计算机科学 ›› 2025, Vol. 52 ›› Issue (1): 151-159.doi: 10.11896/jsjkx.231200073

• 数据库&大数据&数据科学 • 上一篇    下一篇

面向远程内存图数据库的应用感知分离式存储设计

李纯羽1, 邓龙1, 李永坤1,2, 许胤龙1,2   

  1. 1 中国科学技术大学计算机科学与技术学院 合肥 230026
    2 高性能计算安徽省重点实验室 合肥 230026
  • 收稿日期:2023-12-11 修回日期:2024-05-13 出版日期:2025-01-15 发布日期:2025-01-09
  • 通讯作者: 李永坤(ykli@ustc.edu.cn)
  • 作者简介:(lichunyu@mail.ustc.edu.cn)
  • 基金资助:
    国家自然科学基金(62172382)

Application-aware Disaggregated Storage Design for Remote Memory Graph Database

LI Chunyu1, DENG Long1, LI Yongkun1,2, XU Yinlong1,2   

  1. 1 School of Computer Science and Technology,University of Science and Technology of China,Hefei 230026,China
    2 Anhui Province Key Laboratory of High Performance Computing,Hefei 230026,China
  • Received:2023-12-11 Revised:2024-05-13 Online:2025-01-15 Published:2025-01-09
  • About author:LI Chunyu,born in 1999,postgraduate.Her main research interests include graph database and disaggregated me-mory architecture.
    LI Yongkun,born in 1986,professor,is a member of CCF(No.33184M).His main research interests include I/O optimization for data-intensive computing and storage systems,parallel and distributed systems,key-value systems,and cloud computing,etc.
  • Supported by:
    National Natural Science Foundation of China(62172382).

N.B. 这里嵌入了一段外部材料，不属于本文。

<file path="src/rtl/pipe_pkg.sv">
// Shared pipeline package: occupancy/state encodings, default payload width and
// per-stage payload packing structs.
package pipe_pkg;

  localparam int unsigned DATA_W_DEFAULT = 32;

  localparam logic [1:0] ST_EMPTY = 2'd0;
  localparam logic [1:0] ST_BUSY  = 2'd1;
  localparam logic [1:0] ST_FULL  = 2'd2;

  typedef enum logic [1:0] {
    StEmpty = ST_EMPTY,
    StBusy  = ST_BUSY,
    StFull  = ST_FULL
  } buf_state_e;

  // M->W stage payload, packed by the caller into in_data.
  typedef struct packed {
    logic [31:0] wd;
    logic [4:0]  wr;
    logic        reg_write;
    logic [31:0] pc;
  } mw_payload_t;

endpackage

</file>
<file path="src/rtl/pipe_data_reg.sv">
// Payload register with load enable, synchronous clear and asynchronous clear,
// both clears loading FLUSH_VAL.
module pipe_data_reg
  import pipe_pkg::*;
#(
  parameter int unsigned        DATA_W    = DATA_W_DEFAULT,
  parameter logic [DATA_W-1:0]  FLUSH_VAL = '0
) (
  input  logic              clk,
  input  logic              reset,
  input  logic              clear,
  input  logic              en,
  input  logic [DATA_W-1:0] d,
  output logic [DATA_W-1:0] q
);

  logic [DATA_W-1:0] data_q;

  always_ff @(posedge clk or negedge reset) begin
    if (!reset) begin
      data_q <= FLUSH_VAL;
    end else if (clear) begin
      data_q <= FLUSH_VAL;
    end else if (en) begin
      data_q <= d;
    end
  end

  assign q = data_q;

endmodule

</file>
<file path="src/rtl/pipe_stage_buf.sv">
// Pipeline stage buffer with registered payload and flush. Defining
// PIPE_STAGE_BUF_SKID_EN adds a skid register so in_ready is fully registered.
module pipe_stage_buf
  import pipe_pkg::*;
#(
  parameter int unsigned        DATA_W    = DATA_W_DEFAULT,
  parameter logic [DATA_W-1:0]  FLUSH_VAL = '0
) (
  input  logic              clk,
  input  logic              reset,
  input  logic              flush,
  input  logic              in_valid,
  output logic              in_ready,
  input  logic [DATA_W-1:0] in_data,
  output logic              out_valid,
  input  logic              out_ready,
  output logic [DATA_W-1:0] out_data,
  output logic [1:0]        occupancy
);

  buf_state_e        state_q, state_d;
  logic              in_xfer, out_xfer;
  logic              main_en;
  logic [DATA_W-1:0] main_d, main_q;
  logic              skid_en;

  assign out_valid = (state_q != StEmpty);
  assign out_data  = main_q;
  assign occupancy = state_q;
  assign in_xfer   = in_valid && in_ready;
  assign out_xfer  = out_valid && out_ready;

`ifdef PIPE_STAGE_BUF_SKID_EN
  logic              in_ready_q;
  logic [DATA_W-1:0] skid_q;

  // in_ready comes from a flop so it never depends on out_ready.
  always_ff @(posedge clk or negedge reset) begin
    if (!reset) begin
      in_ready_q <= 1'b1;
    end else begin
      in_ready_q <= (state_d != StFull);
    end
  end
  assign in_ready = in_ready_q;

  pipe_data_reg #(
    .DATA_W    (DATA_W),
    .FLUSH_VAL (FLUSH_VAL)
  ) u_skid_reg (
    .clk   (clk),
    .reset (reset),
    .clear (flush),
    .en    (skid_en),
    .d     (in_data),
    .q     (skid_q)
  );
`else
  assign in_ready = !out_valid || out_ready;
`endif

  always_comb begin
    state_d = state_q;
    main_en = 1'b0;
    main_d  = in_data;
    skid_en = 1'b0;
    unique case (state_q)
      StEmpty: begin
        if (in_xfer) begin
          state_d = StBusy;
          main_en = 1'b1;
        end
      end
      StBusy: begin
        if (in_xfer && out_xfer) begin
          main_en = 1'b1;
        end else if (out_xfer) begin
          // Main reg keeps the consumed word so out_data is stable while empty.
          state_d = StEmpty;
`ifdef PIPE_STAGE_BUF_SKID_EN
        end else if (in_xfer) begin
          state_d = StFull;
          skid_en = 1'b1;
`endif
        end
      end
`ifdef PIPE_STAGE_BUF_SKID_EN
      StFull: begin
        if (out_xfer) begin
          state_d = StBusy;
          main_en = 1'b1;
          main_d  = skid_q;
        end
      end
`endif
      default: state_d = StEmpty;
    endcase
    if (flush) begin
      state_d = StEmpty;
      main_en = 1'b0;
      skid_en = 1'b0;
    end
  end

  always_ff @(posedge clk or negedge reset) begin
    if (!reset) begin
      state_q <= StEmpty;
    end else begin
      state_q <= state_d;
    end
  end

  pipe_data_reg #(
    .DATA_W    (DATA_W),
    .FLUSH_VAL (FLUSH_VAL)
  ) u_main_reg (
    .clk   (clk),
    .reset (reset),
    .clear (flush),
    .en    (main_en),
    .d     (main_d),
    .q     (main_q)
  );

endmodule

</file>
File: src/rtl/sti_pkg.sv
// Shared constants for the serial-to-parallel capture stage: length codes, FSM
// encoding, FIFO entry width and the length decode used at push time.
package sti_pkg;

  localparam logic [1:0] LEN8  = 2'd0;
  localparam logic [1:0] LEN16 = 2'd1;
  localparam logic [1:0] LEN24 = 2'd2;
  localparam logic [1:0] LEN32 = 2'd3;

  localparam logic [0:0] IDLE = 1'b0;
  localparam logic [0:0] RECV = 1'b1;

  localparam int unsigned ENTRY_W = 35;
  localparam int unsigned CNT_W   = 6;

  // Returns {err, len}; any burst length other than 8/16/24/32 is an error.
  function automatic logic [2:0] len_decode(input logic [CNT_W-1:0] cnt);
    logic [2:0] res;
    case (cnt)
      6'd8:    res = {1'b0, LEN8};
      6'd16:   res = {1'b0, LEN16};
      6'd24:   res = {1'b0, LEN24};
      6'd32:   res = {1'b0, LEN32};
      default: res = {1'b1, LEN8};
    endcase
    return res;
  endfunction

endpackage

File: src/rtl/sti_if.sv
// Ready/valid word interface between the deserializer and its consumer.
interface sti_if #(
  parameter int unsigned MAX_BITS = 32
);
  logic [MAX_BITS-1:0] word_data;
  logic [1:0]          word_len;
  logic                word_err;
  logic                word_valid;
  logic                word_ready;

  modport master (
    output word_data, word_len, word_err, word_valid,
    input  word_ready
  );

  modport slave (
    input  word_data, word_len, word_err, word_valid,
    output word_ready
  );
endinterface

摘要: 图数据在各种应用中日益普及,其因涵盖多种实体类型和存在丰富的关联关系而备受关注。对于图数据库用户而言,高效的图查询服务是保障系统性能的关键因素。随着数据量增加,单机图数据库很难满足将所有数据存储在内存中的需求,而分布式图数据库在拓展性和资源利用率方面受到挑战。基于RDMA的远程内存系统的引入为克服这些挑战提供了一种新的选择,通过分离计算和存储资源,实现了更为灵活的内存使用方式。然而,在使用远程内存的情况下如何最大程度地优化图查询性能成为了当前研究的重点问题。文中首先分析了利用操作系统分页机制透明使用远程内存构建图数据库存在的问题,并在应用层次上设计了远程内存图数据库的存储模型。根据不同数据的特点和访问模式,设计了属性图在远程内存中的存储结构,优化了数据布局和访问路径。实验结果表明,在本地内存受限的情况下,与透明使用远程内存相比,应用感知的设计方式的端到端性能最高提升了12倍。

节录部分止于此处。